Why did I get married young? This is something I have been asked a few times before… So I thought it was time to do a post about it. The simple answer is really just, we felt 100% ready to make a life-long commitment to each other.
Ben and I met at church through a friend when I was only 14 and Ben was 17 and we became friends straight away. He became my go-to person for any sort of advice. He was one of the smartest/wisest people I knew, and he helped me to see some really hard situations in a more positive light. I soon developed feelings for him and I remember telling my friend, "Ben is the person I want to marry."
Ben was actually dating someone at the time! Therefore, I spent the next two years trying to get over the feelings I had for him!
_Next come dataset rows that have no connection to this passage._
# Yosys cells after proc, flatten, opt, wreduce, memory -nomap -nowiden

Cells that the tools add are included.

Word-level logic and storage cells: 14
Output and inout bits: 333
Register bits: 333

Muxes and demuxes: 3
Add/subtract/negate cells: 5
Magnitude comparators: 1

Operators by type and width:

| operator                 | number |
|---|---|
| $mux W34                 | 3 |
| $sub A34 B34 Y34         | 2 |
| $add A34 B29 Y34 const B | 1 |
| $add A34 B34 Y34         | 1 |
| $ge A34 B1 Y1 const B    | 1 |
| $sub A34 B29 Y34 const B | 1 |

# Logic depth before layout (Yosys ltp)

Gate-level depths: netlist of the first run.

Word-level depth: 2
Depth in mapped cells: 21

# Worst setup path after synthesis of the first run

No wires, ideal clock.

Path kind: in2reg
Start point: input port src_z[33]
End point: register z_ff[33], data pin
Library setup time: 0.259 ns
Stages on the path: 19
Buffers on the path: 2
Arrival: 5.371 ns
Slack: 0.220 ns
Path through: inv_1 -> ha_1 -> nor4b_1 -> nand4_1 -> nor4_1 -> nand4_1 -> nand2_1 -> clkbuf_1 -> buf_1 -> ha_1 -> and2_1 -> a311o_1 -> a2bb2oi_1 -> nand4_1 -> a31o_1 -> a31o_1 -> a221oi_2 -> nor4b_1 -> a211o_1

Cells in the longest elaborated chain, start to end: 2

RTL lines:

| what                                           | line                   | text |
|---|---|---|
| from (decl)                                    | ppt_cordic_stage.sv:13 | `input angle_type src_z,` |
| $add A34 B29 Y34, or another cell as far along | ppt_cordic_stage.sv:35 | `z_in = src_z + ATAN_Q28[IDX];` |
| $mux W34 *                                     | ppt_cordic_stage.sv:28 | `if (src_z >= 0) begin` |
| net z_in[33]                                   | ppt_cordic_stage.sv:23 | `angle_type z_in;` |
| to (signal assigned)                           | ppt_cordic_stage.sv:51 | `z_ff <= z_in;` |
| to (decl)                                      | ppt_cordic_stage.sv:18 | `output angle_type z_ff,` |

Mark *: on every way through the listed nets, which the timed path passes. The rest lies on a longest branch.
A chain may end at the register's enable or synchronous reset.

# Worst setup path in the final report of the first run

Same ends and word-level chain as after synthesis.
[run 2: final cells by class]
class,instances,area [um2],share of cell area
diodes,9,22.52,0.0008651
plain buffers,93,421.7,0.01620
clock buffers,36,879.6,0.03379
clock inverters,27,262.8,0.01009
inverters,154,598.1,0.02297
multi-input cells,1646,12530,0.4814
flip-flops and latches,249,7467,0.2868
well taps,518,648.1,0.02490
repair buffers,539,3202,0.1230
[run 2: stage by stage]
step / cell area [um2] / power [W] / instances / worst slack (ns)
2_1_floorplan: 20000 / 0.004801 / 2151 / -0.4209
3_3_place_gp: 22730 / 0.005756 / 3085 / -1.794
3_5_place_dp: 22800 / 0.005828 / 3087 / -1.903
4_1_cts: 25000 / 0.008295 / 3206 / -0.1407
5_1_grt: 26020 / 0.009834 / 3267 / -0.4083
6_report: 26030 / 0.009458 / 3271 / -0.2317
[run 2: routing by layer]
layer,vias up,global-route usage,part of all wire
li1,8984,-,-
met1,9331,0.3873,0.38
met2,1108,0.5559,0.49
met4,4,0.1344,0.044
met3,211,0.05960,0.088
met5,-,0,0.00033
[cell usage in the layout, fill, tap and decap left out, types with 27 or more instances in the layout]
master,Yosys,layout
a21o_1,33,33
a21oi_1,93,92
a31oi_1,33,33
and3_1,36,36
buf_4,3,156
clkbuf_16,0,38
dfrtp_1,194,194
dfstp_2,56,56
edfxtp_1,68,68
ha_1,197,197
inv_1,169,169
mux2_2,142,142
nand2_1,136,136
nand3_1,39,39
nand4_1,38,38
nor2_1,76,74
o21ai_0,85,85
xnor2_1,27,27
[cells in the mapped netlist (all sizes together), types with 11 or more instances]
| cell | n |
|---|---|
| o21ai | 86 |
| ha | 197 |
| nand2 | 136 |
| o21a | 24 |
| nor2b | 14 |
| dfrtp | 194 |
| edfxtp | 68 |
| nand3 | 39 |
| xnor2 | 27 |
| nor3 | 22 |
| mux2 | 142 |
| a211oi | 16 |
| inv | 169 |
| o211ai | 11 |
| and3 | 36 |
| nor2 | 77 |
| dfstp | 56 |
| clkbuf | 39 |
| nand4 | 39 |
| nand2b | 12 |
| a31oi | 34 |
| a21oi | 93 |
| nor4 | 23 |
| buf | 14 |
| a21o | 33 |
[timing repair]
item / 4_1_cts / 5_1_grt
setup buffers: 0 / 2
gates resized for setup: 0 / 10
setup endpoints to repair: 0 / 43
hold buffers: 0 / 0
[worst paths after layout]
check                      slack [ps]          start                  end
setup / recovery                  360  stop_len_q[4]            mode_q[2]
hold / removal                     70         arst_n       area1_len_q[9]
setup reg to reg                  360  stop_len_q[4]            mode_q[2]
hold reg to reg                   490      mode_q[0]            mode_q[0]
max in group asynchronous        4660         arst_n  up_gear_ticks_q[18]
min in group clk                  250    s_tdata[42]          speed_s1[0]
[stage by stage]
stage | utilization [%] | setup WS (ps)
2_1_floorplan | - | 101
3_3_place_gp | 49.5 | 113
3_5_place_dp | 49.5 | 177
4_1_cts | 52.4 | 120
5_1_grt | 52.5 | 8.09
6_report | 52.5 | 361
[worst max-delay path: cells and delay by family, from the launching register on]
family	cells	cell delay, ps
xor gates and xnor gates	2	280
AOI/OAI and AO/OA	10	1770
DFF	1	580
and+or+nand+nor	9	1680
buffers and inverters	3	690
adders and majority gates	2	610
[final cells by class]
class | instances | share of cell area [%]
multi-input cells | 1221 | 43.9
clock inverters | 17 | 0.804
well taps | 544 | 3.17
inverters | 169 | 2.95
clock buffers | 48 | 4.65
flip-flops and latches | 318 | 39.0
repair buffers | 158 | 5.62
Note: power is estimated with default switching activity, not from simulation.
At one point I thought I was 100% over them... until he told me he was moving to Hamilton and asked if I could go clothes shopping with him! *Heat Melt.* We started spending a lot more time together and talked on the phone nearly every night when he moved to Hamilton. We soon admitted we had feelings for each other and he asked me to be his girlfriend in the cutest way!
I was well aware at the time that young relationships don’t have the best track record for lasting and if I am honest I wasn’t sure we would last either. A young relationship combined with long distance didn’t sound like it had the best chances. But I was happy to be wrong… We just seemed to get each other. And as cliché as it may sound, we really are best friends. Like any other relationship, we had hard times and what always seemed to get us through was our solid foundation of friendship. Looking back, I do see why so many young relationships don’t last, it is hard and you change so much! I literally learned to drive, got my first job, sat all my school and university exams, graduated and started my career, all while we were dating! In this time we both naturally changed A LOT but we made room for each other's interests and hobbies and as a result, we grew closer. All I can say is that re-adjustment like this requires open communication, listening and compromising.
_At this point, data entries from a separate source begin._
`src/hdl/tile_change_detector_macros.svh`:
```
// assertion helpers used by the rtl file tcd_accum
// each macro expands to one labeled concurrent assertion on clk, disabled during rst
`ifndef TILE_CHANGE_DETECTOR_MACROS_SVH
`define TILE_CHANGE_DETECTOR_MACROS_SVH

// condition must hold at every edge
`define TCD_ASSERT_ALWAYS(label, cond, msg) \
  label: assert property (@(posedge clk) disable iff (rst) (cond)) else $error(msg);

// consequence must hold at the same edge as the antecedent
`define TCD_ASSERT_IMPLY(label, ante, cons, msg) \
  label: assert property (@(posedge clk) disable iff (rst) (ante) |-> (cons)) else $error(msg);

// consequence must hold at the edge after the antecedent
`define TCD_ASSERT_NEXT(label, ante, cons, msg) \
  label: assert property (@(posedge clk) disable iff (rst) (ante) |=> (cons)) else $error(msg);

`endif

```
`src/hdl/tcd_pkg.sv`:
```
package tcd_pkg;

  // register and field widths
  localparam int GEO_W      = 14;
  localparam int THR_W      = 17;
  localparam int TAG_W      = 16;
  localparam int CFG_W      = 17;
  localparam int POS_W      = 13;
  localparam int SIZE_W     = 6;
  localparam int SUM_FIELD_W = 20;
  localparam int PIX_DATA_W = 32;

  // full-scale difference of one pixel: 4 channels of 255
  localparam int FULL_SCALE = 1020;
  localparam int FS_W       = 27;
  localparam int FRAME_MAX  = 8192;
  localparam int Q16_SHIFT  = 16;

  // stream widths
  localparam int IN_TDATA_W     = 64;
  localparam int OUT_PAYLOAD_W  = 75;
  localparam int OUT_TDATA_W    = 80;

  // register reset values
  localparam logic [GEO_W-1:0] FRAME_WIDTH_RST  = 14'd1920;
  localparam logic [GEO_W-1:0] FRAME_HEIGHT_RST = 14'd1080;
  localparam logic [THR_W-1:0] THRESHOLD_RST    = 17'd1311;
  localparam logic [TAG_W-1:0] SOURCE_TAG_RST   = 16'd0;

  typedef enum logic [1:0] {
    CFG_FRAME_WIDTH  = 2'd0,
    CFG_FRAME_HEIGHT = 2'd1,
    CFG_THRESHOLD    = 2'd2,
    CFG_SOURCE_TAG   = 2'd3
  } cfg_idx_t;

  // per-tile descriptor carried from the accumulator to the output stage
  typedef struct packed {
    logic [POS_W-1:0]  tile_x;
    logic [POS_W-1:0]  tile_y;
    logic [SIZE_W-1:0] tile_width;
    logic [SIZE_W-1:0] tile_height;
    logic [TAG_W-1:0]  source_id;
    logic              frame_done;
  } tile_info_t;

endpackage

```
`src/hdl/tile_change_detector.sv`:
```
// a tile result reaches the master side through the input, tile record and output registers
// throughput: one pixel beat per cycle; only a tile-closing beat can stall, when the
//   tile record slot and the output register are both still held by earlier tiles
// reset (rst, synchronous): registers return to 1920x1080, threshold 1311, tag 0,
//   the frame restarts at the first tile and no beat is pending
module tile_change_detector #(
  parameter int TILE_SIZE = 32
) (
  input  logic                            clk,
  input  logic                            rst,
  // configuration write port
  input  logic                            cfg_we,
  input  logic [1:0]                      cfg_index,
  input  logic [tcd_pkg::CFG_W-1:0]       cfg_data,
  // pixel pair stream
  input  logic                            s_tvalid,
  output logic                            s_tready,
  input  logic [tcd_pkg::IN_TDATA_W-1:0]  s_tdata,   // cur_pixel[31:0], prev_pixel[63:32]
  // tile result stream
  output logic                            m_tvalid,
  input  logic                            m_tready,
  // tile_x[12:0], tile_y[25:13], tile_width[31:26], tile_height[37:32],
  // tile_sum[57:38], dirty[58], source_id[74:59], zero pad[79:75]
  output logic [tcd_pkg::OUT_TDATA_W-1:0] m_tdata,
  output logic                            m_tlast    // frame_done
);
  import tcd_pkg::*;

  localparam int SUM_W = $clog2(TILE_SIZE * TILE_SIZE * FULL_SCALE + 1);
  localparam int PIX_W = $clog2(TILE_SIZE * TILE_SIZE + 1);

  // configuration registers
  logic [GEO_W-1:0] frame_width;
  logic [GEO_W-1:0] frame_height;
  logic [THR_W-1:0] change_threshold;
  logic [TAG_W-1:0] source_tag;
  logic             restart;

  // input register
  logic                  in_valid;
  logic [PIX_DATA_W-1:0] in_cur;
  logic [PIX_DATA_W-1:0] in_prev;
  logic                  pix_ready;

  // accumulator to output stage
  logic             rec_valid;
  logic             rec_ready;
  tile_info_t       rec_info;
  logic [SUM_W-1:0] rec_sum;
  logic [PIX_W-1:0] rec_pixels;
  logic [FS_W-1:0]  rec_thr_fs;

  // a geometry write throws away the partial frame
  assign restart = cfg_we && (cfg_idx_t'(cfg_index) == CFG_FRAME_WIDTH ||
                              cfg_idx_t'(cfg_index) == CFG_FRAME_HEIGHT);

  always_ff @(posedge clk) begin
    if (rst) begin
      frame_width      <= FRAME_WIDTH_RST;
      frame_height     <= FRAME_HEIGHT_RST;
      change_threshold <= THRESHOLD_RST;
      source_tag       <= SOURCE_TAG_RST;
    end else if (cfg_we) begin
      unique case (cfg_idx_t'(cfg_index))
        CFG_FRAME_WIDTH:  frame_width      <= cfg_data[GEO_W-1:0];
        CFG_FRAME_HEIGHT: frame_height     <= cfg_data[GEO_W-1:0];
        CFG_THRESHOLD:    change_threshold <= cfg_data[THR_W-1:0];
        CFG_SOURCE_TAG:   source_tag       <= cfg_data[TAG_W-1:0];
      endcase
    end
  end

  // input register frees up whenever the accumulator takes its beat
  assign s_tready = !in_valid || pix_ready;

  always_ff @(posedge clk) begin
    if (rst) begin
      in_valid <= 1'b0;
    end else if (s_tready) begin
      in_valid <= s_tvalid;
    end
  end

  always_ff @(posedge clk) begin
    if (s_tvalid && s_tready) begin
      in_cur  <= s_tdata[PIX_DATA_W-1:0];
      in_prev <= s_tdata[2*PIX_DATA_W-1:PIX_DATA_W];
    end
  end

  // per-pixel difference, tile walk and tile record
  tcd_accum #(
    .TILE_SIZE (TILE_SIZE)
  ) u_accum (
    .clk              (clk),
    .rst              (rst),
    .restart          (restart),
    .frame_width      (frame_width),
    .frame_height     (frame_height),
    .change_threshold (change_threshold),
    .source_tag       (source_tag),
    .pix_valid        (in_valid),
    .pix_ready        (pix_ready),
    .cur_pixel        (in_cur),
    .prev_pixel       (in_prev),
    .rec_valid        (rec_valid),
    .rec_ready        (rec_ready),
    .rec_info         (rec_info),
    .rec_sum          (rec_sum),
    .rec_pixels       (rec_pixels),
    .rec_thr_fs       (rec_thr_fs)
  );

  // ratio test, sum saturation and output register
  tcd_judge #(
    .TILE_SIZE (TILE_SIZE)
  ) u_judge (
    .clk        (clk),
    .rst        (rst),
    .rec_valid  (rec_valid),
    .rec_ready  (rec_ready),
    .rec_info   (rec_info),
    .rec_sum    (rec_sum),
    .rec_pixels (rec_pixels),
    .rec_thr_fs (rec_thr_fs),
    .m_tvalid   (m_tvalid),
    .m_tready   (m_tready),
    .m_tdata    (m_tdata),
    .m_tlast    (m_tlast)
  );

endmodule

```
`src/hdl/tcd_accum.sv`:
```
`include "tile_change_detector_macros.svh"

module tcd_accum #(
  parameter int TILE_SIZE = 32,
  localparam int CNT_W = $clog2(TILE_SIZE),
  localparam int DIM_W = $clog2(TILE_SIZE + 1),
  localparam int SUM_W = $clog2(TILE_SIZE * TILE_SIZE * tcd_pkg::FULL_SCALE + 1),
  localparam int PIX_W = $clog2(TILE_SIZE * TILE_SIZE + 1)
) (
  input  logic                          clk,
  input  logic                          rst,
  input  logic                          restart,
  input  logic [tcd_pkg::GEO_W-1:0]     frame_width,
  input  logic [tcd_pkg::GEO_W-1:0]     frame_height,
  input  logic [tcd_pkg::THR_W-1:0]     change_threshold,
  input  logic [tcd_pkg::TAG_W-1:0]     source_tag,
  input  logic                          pix_valid,
  output logic                          pix_ready,
  input  logic [tcd_pkg::PIX_DATA_W-1:0] cur_pixel,
  input  logic [tcd_pkg::PIX_DATA_W-1:0] prev_pixel,
  output logic                          rec_valid,
  input  logic                          rec_ready,
  output tcd_pkg::tile_info_t           rec_info,
  output logic [SUM_W-1:0]              rec_sum,
  output logic [PIX_W-1:0]              rec_pixels,
  output logic [tcd_pkg::FS_W-1:0]      rec_thr_fs
);
  import tcd_pkg::*;

  logic [SUM_W-1:0] sum_acc, sum_acc_next;
  logic [CNT_W-1:0] col_in_tile, col_in_tile_next;
  logic [CNT_W-1:0] row_in_tile, row_in_tile_next;
  logic [POS_W-1:0] tile_origin_x, tile_origin_x_next;
  logic [POS_W-1:0] tile_origin_y, tile_origin_y_next;

  logic [GEO_W-1:0] w, h, org_x, org_y, step_x, step_y;
  logic [DIM_W-1:0] tw, th, col_inc, row_inc;
  logic [9:0]       pix_diff;
  logic [SUM_W-1:0] sum_new;
  logic             col_last, row_last, tile_end, take;
  logic             x_wrap, y_wrap;

  function automatic logic [GEO_W-1:0] clamp_dim(input logic [GEO_W-1:0] v);
    logic [GEO_W-1:0] r;
    r = v;
    if (v == '0) r = GEO_W'(1);
    else if (v > GEO_W'(FRAME_MAX)) r = GEO_W'(FRAME_MAX);
    return r;
  endfunction

  function automatic logic [DIM_W-1:0] clip_len(input logic [GEO_W-1:0] origin,
                                                input logic [GEO_W-1:0] limit);
    logic [GEO_W-1:0] rest;
    logic [DIM_W-1:0] len;
    rest = (origin < limit) ? (limit - origin) : GEO_W'(1);
    len  = (rest < GEO_W'(TILE_SIZE)) ? DIM_W'(rest) : DIM_W'(TILE_SIZE);
    return len;
  endfunction

  function automatic logic [9:0] absdiff_bytes(input logic [PIX_DATA_W-1:0] a,
                                               input logic [PIX_DATA_W-1:0] b);
    logic [9:0] total;
    logic [7:0] x, y;
    total = '0;
    for (int k = 0; k < 4; k++) begin
      x = a[8*k +: 8];
      y = b[8*k +: 8];
      total = total + 10'((x > y) ? (x - y) : (y - x));
    end
    return total;
  endfunction

  always_comb begin
    w        = clamp_dim(frame_width);
    h        = clamp_dim(frame_height);
    org_x    = GEO_W'(tile_origin_x);
    org_y    = GEO_W'(tile_origin_y);
    tw       = clip_len(org_x, w);
    th       = clip_len(org_y, h);
    step_x   = org_x + GEO_W'(TILE_SIZE);
    step_y   = org_y + GEO_W'(TILE_SIZE);
    x_wrap   = step_x >= w;
    y_wrap   = step_y >= h;
    col_inc  = DIM_W'(col_in_tile) + DIM_W'(1);
    row_inc  = DIM_W'(row_in_tile) + DIM_W'(1);
    col_last = col_inc >= tw;
    row_last = row_inc >= th;
    tile_end = col_last && row_last;
    pix_diff = absdiff_bytes(cur_pixel, prev_pixel);
    sum_new  = sum_acc + SUM_W'(pix_diff);

    // only a tile-closing pixel has to wait for the record slot
    pix_ready = !tile_end || !rec_valid || rec_ready;
    take      = pix_valid && pix_ready;

    sum_acc_next       = sum_acc;
    col_in_tile_next   = col_in_tile;
    row_in_tile_next   = row_in_tile;
    tile_origin_x_next = tile_origin_x;
    tile_origin_y_next = tile_origin_y;

    if (restart) begin
      sum_acc_next       = '0;
      col_in_tile_next   = '0;
      row_in_tile_next   = '0;
      tile_origin_x_next = '0;
      tile_origin_y_next = '0;
    end else if (take) begin
      sum_acc_next = sum_new;
      if (!col_last) begin
        col_in_tile_next = CNT_W'(col_inc);
      end else begin
        col_in_tile_next = '0;
        if (!row_last) begin
          row_in_tile_next = CNT_W'(row_inc);
        end else begin
          row_in_tile_next = '0;
          sum_acc_next     = '0;
          if (x_wrap) begin
            tile_origin_x_next = '0;
            tile_origin_y_next = y_wrap ? '0 : POS_W'(step_y);
          end else begin
            tile_origin_x_next = POS_W'(step_x);
          end
        end
      end
    end
  end

  always_ff @(posedge clk) begin
    if (rst) begin
      sum_acc       <= '0;
      col_in_tile   <= '0;
      row_in_tile   <= '0;
      tile_origin_x <= '0;
      tile_origin_y <= '0;
      rec_valid     <= 1'b0;
    end else begin
      sum_acc       <= sum_acc_next;
      col_in_tile   <= col_in_tile_next;
      row_in_tile   <= row_in_tile_next;
      tile_origin_x <= tile_origin_x_next;
      tile_origin_y <= tile_origin_y_next;
      if (take && tile_end) rec_valid <= 1'b1;
      else if (rec_ready)   rec_valid <= 1'b0;
    end
  end

  always_ff @(posedge clk) begin
    if (take && tile_end) begin
      rec_info.tile_x      <= tile_origin_x;
      rec_info.tile_y      <= tile_origin_y;
      rec_info.tile_width  <= SIZE_W'(tw);
      rec_info.tile_height <= SIZE_W'(th);
      rec_info.source_id   <= source_tag;
      rec_info.frame_done  <= x_wrap && y_wrap;
      rec_sum              <= sum_new;
      rec_pixels           <= PIX_W'(PIX_W'(tw) * PIX_W'(th));
      rec_thr_fs           <= FS_W'(change_threshold) * FS_W'(FULL_SCALE);
    end
  end

  `TCD_ASSERT_ALWAYS(a_col_in_tile, (col_inc <= tw), "column position beyond clipped tile width")
  `TCD_ASSERT_ALWAYS(a_row_in_tile, (row_inc <= th), "row position beyond clipped tile height")
  `TCD_ASSERT_IMPLY(a_tile_start_clear, (col_in_tile == '0 && row_in_tile == '0), (sum_acc == '0), "tile sum not cleared at tile start")
  `TCD_ASSERT_NEXT(a_rec_hold, (rec_valid && !rec_ready), (rec_valid && $stable(rec_sum) && $stable(rec_info)), "stalled tile record lost or changed")

endmodule

```
`src/hdl/tcd_judge.sv`:
```
module tcd_judge #(
  parameter int TILE_SIZE = 32,
  localparam int SUM_W = $clog2(TILE_SIZE * TILE_SIZE * tcd_pkg::FULL_SCALE + 1),
  localparam int PIX_W = $clog2(TILE_SIZE * TILE_SIZE + 1)
) (
  input  logic                            clk,
  input  logic                            rst,
  input  logic                            rec_valid,
  output logic                            rec_ready,
  input  tcd_pkg::tile_info_t             rec_info,
  input  logic [SUM_W-1:0]                rec_sum,
  input  logic [PIX_W-1:0]                rec_pixels,
  input  logic [tcd_pkg::FS_W-1:0]        rec_thr_fs,
  output logic                            m_tvalid,
  input  logic                            m_tready,
  output logic [tcd_pkg::OUT_TDATA_W-1:0] m_tdata,
  output logic                            m_tlast
);
  import tcd_pkg::*;

  localparam int LHS_W = SUM_W + Q16_SHIFT;
  localparam int RHS_W = FS_W + PIX_W;
  localparam int CMP_W = (LHS_W > RHS_W) ? LHS_W : RHS_W;
  localparam int SAT_W = (SUM_W > SUM_FIELD_W) ? SUM_W : SUM_FIELD_W;

  logic [LHS_W-1:0]       lhs;
  logic [RHS_W-1:0]       rhs;
  logic [SAT_W-1:0]       sum_wide;
  logic [SUM_FIELD_W-1:0] sum_field;
  logic                   dirty_now;

  tile_info_t             out_info;
  logic [SUM_FIELD_W-1:0] out_sum;
  logic                   out_dirty;

  always_comb begin
    // sum * 2^16 against threshold * 1020 * pixels, exact
    lhs       = {rec_sum, {Q16_SHIFT{1'b0}}};
    rhs       = RHS_W'(rec_thr_fs) * RHS_W'(rec_pixels);
    dirty_now = CMP_W'(lhs) > CMP_W'(rhs);
    sum_wide  = SAT_W'(rec_sum);
    sum_field = (sum_wide > SAT_W'({SUM_FIELD_W{1'b1}})) ? {SUM_FIELD_W{1'b1}}
                                                         : SUM_FIELD_W'(sum_wide);
  end

  assign rec_ready = !m_tvalid || m_tready;

  always_ff @(posedge clk) begin
    if (rst) begin
      m_tvalid <= 1'b0;
    end else if (rec_ready) begin
      m_tvalid <= rec_valid;
    end
  end

  always_ff @(posedge clk) begin
    if (rec_valid && rec_ready) begin
      out_info  <= rec_info;
      out_sum   <= sum_field;
      out_dirty <= dirty_now;
    end
  end

  assign m_tdata = {{(OUT_TDATA_W - OUT_PAYLOAD_W){1'b0}}, out_info.source_id, out_dirty,
                    out_sum, out_info.tile_height, out_info.tile_width,
                    out_info.tile_y, out_info.tile_x};
  assign m_tlast = out_info.frame_done;

endmodule

```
We first started talking seriously about marriage when Ben had begun working full time. I was in my last year of uni and we were ready to take the next step in our relationship. We are definitely not the kind of people to rush into things and we spent a long time thinking and talking about it. I think the first thing people assume when you get married young is that you are rushing into it. Believe me when I say, this was not the case for us. When we got engaged we had known each other for seven years, been together for five, been overseas together, been on several holidays, done three years of long distance and we had seen each other at our best and absolute worst. We were ready to commit to each other for life, knowing that it wouldn't be a walk in the park, and prepared to work through any hardship that came our way, making the most of our life together!
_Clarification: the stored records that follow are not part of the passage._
`config.mk`:
```
export PLATFORM = sky130hd
export DESIGN_NAME = lcd_pixel_transfer_sequencer_unit_flat
export DESIGN_NICKNAME = d
export VERILOG_FILES = /design/src/hw/rtl/lpts_pkg.sv /design/src/hw/rtl/lpts_stream_if.sv /design/src/hw/rtl/lpts_cfg_regs.sv /design/src/hw/rtl/lpts_sprite_table.sv /design/src/hw/rtl/lcd_pixel_transfer_sequencer_unit.sv /design/src/flat_wrapper.sv
export SDC_FILE = /design/constraint.sdc
export NUM_CORES = 1
export LEC_CHECK = 0
export BUFFER_PORTS_ARGS = -buffer_cell sky130_fd_sc_hd__buf_2
export CORE_MARGIN = 2
export CORE_UTILIZATION = 58
export CTS_CLUSTER_DIAMETER = 30
export CTS_CLUSTER_SIZE = 20
export DETAILED_ROUTE_END_ITERATION = 10
export GPL_ROUTABILITY_DRIVEN = 0
export GPL_TIMING_DRIVEN = 1
export PLACE_DENSITY = 0.87
export SLEW_MARGIN = 20
export SYNTH_ARGS = -nofsm -noshare
export SYNTH_HDL_FRONTEND = slang
export SYNTH_SLANG_ARGS = --single-unit
```
`constraint.sdc`:
```
create_clock -name clk -period 10.3 [get_ports clk]
set_input_delay 2.06 -clock clk [delete_from_list [all_inputs] [get_ports clk]]
set_output_delay 2.06 -clock clk [all_outputs]
set_load 0.01 [all_outputs]
```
Marriage is often viewed as a restriction, a loss of freedom, which I think is a really sad way to look at it. For me, marriage has been the best thing that has happened to me! We still see our friends, we go out, we travel, and we do it all knowing that we have someone who is 100% committed to us and has our back. Marriage is really a beautiful thing and I feel extremely blessed to have found someone at a young age that truly understands me, supports me and encourages me in everything.